<file path="config.mk">
export PLATFORM = sky130hd
export DESIGN_NAME = s_mem_arbiter
export DESIGN_NICKNAME = d
export VERILOG_FILES = /design/src/rtl/ksa_pkg.sv /design/src/rtl/s_mem_arbiter_rr_pick.sv /design/src/rtl/s_mem_arbiter.sv
export SDC_FILE = /design/constraint.sdc
export NUM_CORES = 1
export LEC_CHECK = 0
export ABC_AREA = 0
export CORE_MARGIN = 1
export CORE_UTILIZATION = 34
export DETAILED_ROUTE_END_ITERATION = 16
export PLACE_DENSITY = 0.86
export SYNTH_ARGS = -nofsm -noshare
export SYNTH_HDL_FRONTEND = slang
export SYNTH_HIERARCHICAL = 1
export SYNTH_SLANG_ARGS = --single-unit
</file>
<file path="constraint.sdc">
create_clock -name clk -period 3.7 [get_ports clk]
set_input_delay 0.74 -clock clk [delete_from_list [all_inputs] [get_ports clk]]
set_output_delay 0.74 -clock clk [all_outputs]
set_load 0.02 [all_outputs]
</file>
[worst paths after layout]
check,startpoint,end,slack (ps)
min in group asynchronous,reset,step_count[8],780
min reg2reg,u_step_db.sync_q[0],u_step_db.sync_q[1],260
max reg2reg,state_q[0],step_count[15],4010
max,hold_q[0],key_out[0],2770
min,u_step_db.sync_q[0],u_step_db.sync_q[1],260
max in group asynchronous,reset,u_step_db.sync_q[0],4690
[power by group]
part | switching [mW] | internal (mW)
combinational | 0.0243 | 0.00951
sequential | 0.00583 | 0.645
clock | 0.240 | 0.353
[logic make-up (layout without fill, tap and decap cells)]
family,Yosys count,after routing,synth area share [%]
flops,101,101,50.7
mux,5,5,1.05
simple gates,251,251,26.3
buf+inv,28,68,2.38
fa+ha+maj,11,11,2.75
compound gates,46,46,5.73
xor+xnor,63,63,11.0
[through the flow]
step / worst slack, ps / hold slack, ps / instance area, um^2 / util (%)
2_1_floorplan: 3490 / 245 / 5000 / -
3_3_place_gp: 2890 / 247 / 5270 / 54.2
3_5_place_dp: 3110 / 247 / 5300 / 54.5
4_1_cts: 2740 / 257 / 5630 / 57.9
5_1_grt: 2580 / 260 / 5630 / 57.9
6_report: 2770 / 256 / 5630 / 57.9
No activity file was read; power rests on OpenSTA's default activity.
## src/rtl/cpu_data_in_latch.sv

```systemverilog
// cpu_data_in_latch
// Inbound half of the 6801 core's external data bus. Captures bytes read from
// memory/peripherals into the 16-bit memory-data register md. Also applies the
// register's non-bus updates (ALU load, left shift). Raises a combinational
// stall while a fetch is waiting on the bus.
//
// Parameters:
//   WAIT_LIMIT   maximum consecutive wait cycles before a fetch is forced to
//                complete with 8'hFF and flagged as a bus error (>= 1)
// Ports:
//   clk          core clock, all state updates on the rising edge
//   rst          synchronous active-high reset
//   data_in      byte read from the external bus
//   data_valid   bus ready, data_in is valid this cycle
//   alu_out      ALU result used by the load_alu op
//   md_ctrl      op select: 000 latch, 001 load_alu, 010 fetch_first,
//                011 fetch_next, 100 shiftl, 101-111 hold
//   md           memory-data register
//   stall        combinational, sequencer must freeze this cycle
//   byte_strobe  registered one-cycle pulse the cycle after a fetch completes
//   timeout      sticky bus-error flag, cleared only by rst

module cpu_data_in_latch #(
    parameter int WAIT_LIMIT = 15
) (
    input  logic        clk,
    input  logic        rst,
    input  logic [7:0]  data_in,
    input  logic        data_valid,
    input  logic [15:0] alu_out,
    input  logic [2:0]  md_ctrl,
    output logic [15:0] md,
    output logic        stall,
    output logic        byte_strobe,
    output logic        timeout
);

    typedef enum logic [2:0] {
        OP_LATCH       = 3'b000,
        OP_LOAD_ALU    = 3'b001,
        OP_FETCH_FIRST = 3'b010,
        OP_FETCH_NEXT  = 3'b011,
        OP_SHIFTL      = 3'b100
    } md_op_e;

    localparam int             WCW        = $clog2(WAIT_LIMIT + 1);
    localparam logic [WCW-1:0] WCNT_LIMIT = WCW'(WAIT_LIMIT);

    logic [WCW-1:0] wcnt;
    logic           fetch;
    logic           at_limit;
    logic           complete;
    logic           forced;
    logic [7:0]     cap_byte;

    assign fetch    = (md_ctrl == OP_FETCH_FIRST) || (md_ctrl == OP_FETCH_NEXT);
    assign at_limit = (wcnt == WCNT_LIMIT);
    assign complete = fetch && (data_valid || at_limit);
    assign forced   = fetch && !data_valid && at_limit;
    // A forced completion reads back as an undriven (pulled-up) bus.
    assign cap_byte = data_valid ? data_in : 8'hFF;

    // Stall releases in the limit cycle so the forced completion can proceed.
    assign stall = !rst && fetch && !data_valid && !at_limit;

    always_ff @(posedge clk) begin
        if (rst) begin
            md          <= 16'h0000;
            wcnt        <= '0;
            byte_strobe <= 1'b0;
            timeout     <= 1'b0;
        end else begin
            // Counter only survives while a fetch keeps waiting; switching
            // between the two fetch ops keeps the count running.
            if (fetch && !complete) begin
                wcnt <= wcnt + WCW'(1);
            end else begin
                wcnt <= '0;
            end

            byte_strobe <= complete;

            if (forced) begin
                timeout <= 1'b1;
            end

            case (md_ctrl)
                OP_LOAD_ALU: begin
                    md <= alu_out;
                end
                OP_FETCH_FIRST: begin
                    if (complete) begin
                        md <= {8'h00, cap_byte};
                    end
                end
                OP_FETCH_NEXT: begin
                    if (complete) begin
                        md <= {md[7:0], cap_byte};
                    end
                end
                OP_SHIFTL: begin
                    md <= {md[14:0], 1'b0};
                end
                default: begin
                    md <= md;
                end
            endcase
        end
    end

endmodule

```

## config.mk

```make
export PLATFORM = sky130hd
export DESIGN_NAME = cpu_data_in_latch
export DESIGN_NICKNAME = d
export VERILOG_FILES = /design/src/rtl/cpu_data_in_latch.sv
export SDC_FILE = /design/constraint.sdc
export NUM_CORES = 1
export LEC_CHECK = 0
export ABC_CLOCK_PERIOD_IN_PS = 3000
export CAP_MARGIN = 30
export CORE_MARGIN = 8
export CORE_UTILIZATION = 40
export DETAILED_ROUTE_END_ITERATION = 6
export PLACE_DENSITY = 0.7
export SYNTH_ARGS = -nofsm -noshare
export SYNTH_HDL_FRONTEND = slang
export SYNTH_SLANG_ARGS = --single-unit
```

## constraint.sdc

```tcl
create_clock -name clk -period 3 [get_ports clk]
set_input_delay 0.45 -clock clk [delete_from_list [all_inputs] [get_ports clk]]
set_output_delay 0.45 -clock clk [all_outputs]
set_load 0.005 [all_outputs]
```

==> flow_summary.toml <==
[worst_hold_path]
worstHoldPathType = "reg -> reg"

[job]
max_cap_violations = 0

[clock_network]
postCtsSetupBuffers = 0
holdBufCountCts = 0
htree_levels = 1
cts_buffers = 3
clk_path_buf_depth = 2
cts_resized = 0
cts_root_buffer = "clkbuf_4"
cts.sinks = 22
insertion_delay_ns = 0.30
clkTransAtPathRegs_ns = 0.12
cts_tree = "yes"

[global_route]
grt_max_degree = 30
grt_pass1_vias = 1393
gr-usage-all-layers_pct = 13.8
grt-ovfl-total = 0
antenna_found_initial = 0
grt_pass1_wl_um = 6050

[logic_synthesis]
yosys.area_share.simple_pct = 14.7
ys_types = 34
yosys_warnings = 0
synth_nets = 195
async_flop_share_pct = 0
ys_seq_area_share_pct = 33.0
synthCells = 164
synth.area.top_cells = "dfxtp_1 33%, a211oi_1 8.4%, mux2_2 5.9%"
yosys-top-cells-count = "22 x dfxtp_1, 21 x nor2_1, 18 x inv_1"
yosys.area.top_type_share_pct = 33.0
syn_avg_cell_area_um2 = 8.13
synthAdderAreaFrac_pct = 0.938
yosys.area.top_type = "dfxtp_1"
netlist_area_mm2 = 0.00133
synth_compound_area_share_pct = 26.7
ys.flop_type = "dfxtp_1"
synth_xor_area_share_pct = 3.19
synth_edf_count = 0
synth_mux_area_share_pct = 11.2
synth-seq-cells = 22
synth_top_family_by_area = "compound AO/OA/AOI/OAI gates"
synth_most_common_cell = "dfxtp_1"

[power]
p_int_uw = 514
comb_power_share_pct = 30.4
p_leak_nw = 0.759
power.density_mw_per_mm2 = 379
max-vdd-ir-drop_mv = 0.160
total_power_uw = 714
swShare_pct = 28.0
power_frac_clock_pct = 22.8
power.switching_uw = 200
p_seq_share_pct = 46.7

[critical_path]
cp.required_ns = 2.55
slowest_stage = "or4_1"
crit_family = "simple AND/OR/NAND/NOR gates"
cp_max_fo = 4
path_buf_inv = 2
worst_setup_path_end_kind = "output port"
cp_data_arrival_time_ns = 2.21
cp_slowest_stage_delay_ns = 0.52
path_class = "reg -> out"
start_kind = "register"
worstPathCellList = "ha_1, and3_1, or4_1, inv_1, clkdlybuf4s50_1"

[drt]
ant_nets = 0
via_count = 1315
avgRoutedWirePerCell_um = 14.1
drc_errors = 0
drt_wl_total_um = 3620
via_per_inst = 5.14
drt-initial-drc-count = 56
dr.pass1.iters = 4

[die]
fp.dieW_um = 73.7
die_height_um = 73.7
rows = 21
io_pins = 49
die_area_mm2 = 0.00544
design.core.area_mm2 = 0.00326
initial_core_util_pct = 40.9

[sta]
worst-slew-pin-transition_ns = 0.493
hold_viol_final = 0
post-route-min-period_ns = 2.66
slew_headroom_pct = 66.9
drv_slew = 0
rsz0062_at_grt = "no"
fin_skew_ns = 0.00214
setup_viol = 0
fin_crit_sh_pct = 88.6
clock.fmax_mhz = 376
setup_tns_ns = 0

[layout]
layoutNonFillerInstCount = 256
finalInstanceArea_mm2 = 0.00188
nets = 242
n_antenna_cell = 0
drive_gt1_share_pct = 10.0
syn_to_final_growth_pct = 41.3

[placed_design]
place.gp.congestion = 0.855
io_buffers = 48
dp_hpwl_um = 2760
dpl.cell_count = 252
placed_area_mm2 = 0.00185

[status]
outcome = "finished, final reports clean"
[cells by family (layout without fill, tap and decap cells)]
group,Yosys count,in the layout
buffers and inverters,30,76
AO/OA/AOI/OAI,53,53
multiplexers,14,14
adder cells (fa/ha/maj),1,1
AND/OR/NAND/NOR,40,40
flip-flops,22,22
XOR/XNOR,4,4
[through the flow]
| stage | worst slack [ns] | utilization [%] | hold WS (ns) |
|---|---|---|---|
| CTS | 0.327 | 57.8 | 0.463 |
| global placement | 0.408 | 56.7 | 0.432 |
| detailed placement | 0.393 | 56.7 | 0.441 |
| global route | 0.231 | 57.8 | 0.489 |
| floorplan | 1.24 | - | 0.418 |
| finish | 0.341 | 57.8 | 0.463 |
[layer usage]
| metal | GRT usage [%] | routed length (um) | vias up | share of wire [%] |
|---|---|---|---|---|
| li1 | - | - | 678 | - |
| met1 | 15.9 | 1640 | 592 | 45 |
| met2 | 22.0 | 1680 | 41 | 46 |
| met3 | 5.32 | 265 | 4 | 7.3 |
| met4 | 5.76 | 35 | 0 | 0.97 |
| met5 | 0 | 0 | - | 0 |
[worst reg2reg max path: cells and delay by family (launching register included)]
| kind | cells | cell delay [ns] |
|---|---|---|
| DFF | 1 | 0.35 |
| and+or+nand+nor | 2 | 0.45 |
| AOI/OAI and AO/OA | 2 | 0.70 |
| adders and majority gates | 1 | 0.22 |
[cells in the final DEF (no fill, tap or decap), types with 2 or more instances in the layout]
cell type,count
nand2_1,7
clkdlybuf4s50_1,48
xnor2_1,2
nand2b_1,2
a211oi_1,15
mux2i_1,7
dfxtp_1,22
mux2_2,7
o22ai_1,8
clkbuf_4,3
nor2_1,21
buf_4,6
inv_1,18
a22o_1,8
o21ai_0,7
a21oi_1,11
[flip-flops by register name (all words and copies together), names as in the netlist]
signal	cells
timeout	1
wcnt	4
md	16
byte_strobe	1
[final timing paths]
path,startpoint,to,slack [ns],cells after the start
hold reg to reg,wcnt[0],wcnt[0],0.46,1
hold / removal,wcnt[0],wcnt[0],0.46,1
setup / recovery,wcnt[0],stall,0.34,5
setup reg to reg,wcnt[0],md[0],1.22,5
[cell type report]
class                           instances  area [um^2]
Clock buffer                            4         36.3
Fill cell                             317         1370
Inverter                               18         67.6
Multi-Input combinational cell        112          757
Sequential cell                        22          440
Tap cell                               46         57.6
Timing Repair Buffer                   54          526
[power by group through the flow]
| stage | Clock (mW) | Combinational [mW] | Sequential (mW) |
|---|---|---|---|
| floorplan | 0 | 0.113 | 0.338 |
| global placement | 0 | 0.213 | 0.340 |
| detailed placement | 0 | 0.217 | 0.340 |
| CTS | 0.168 | 0.218 | 0.334 |
| global route | 0.177 | 0.240 | 0.337 |
| finish | 0.163 | 0.217 | 0.334 |
Note: power is estimated with default switching activity, not from simulation.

:: HOW TO COMPLETE THIS TASK ::
In the records above, find each line with the word "constraint" and copy it out.

:: EXPECTED ANSWER ::
export SDC_FILE = /design/constraint.sdc
<file path="constraint.sdc">
export SDC_FILE = /design/constraint.sdc
## constraint.sdc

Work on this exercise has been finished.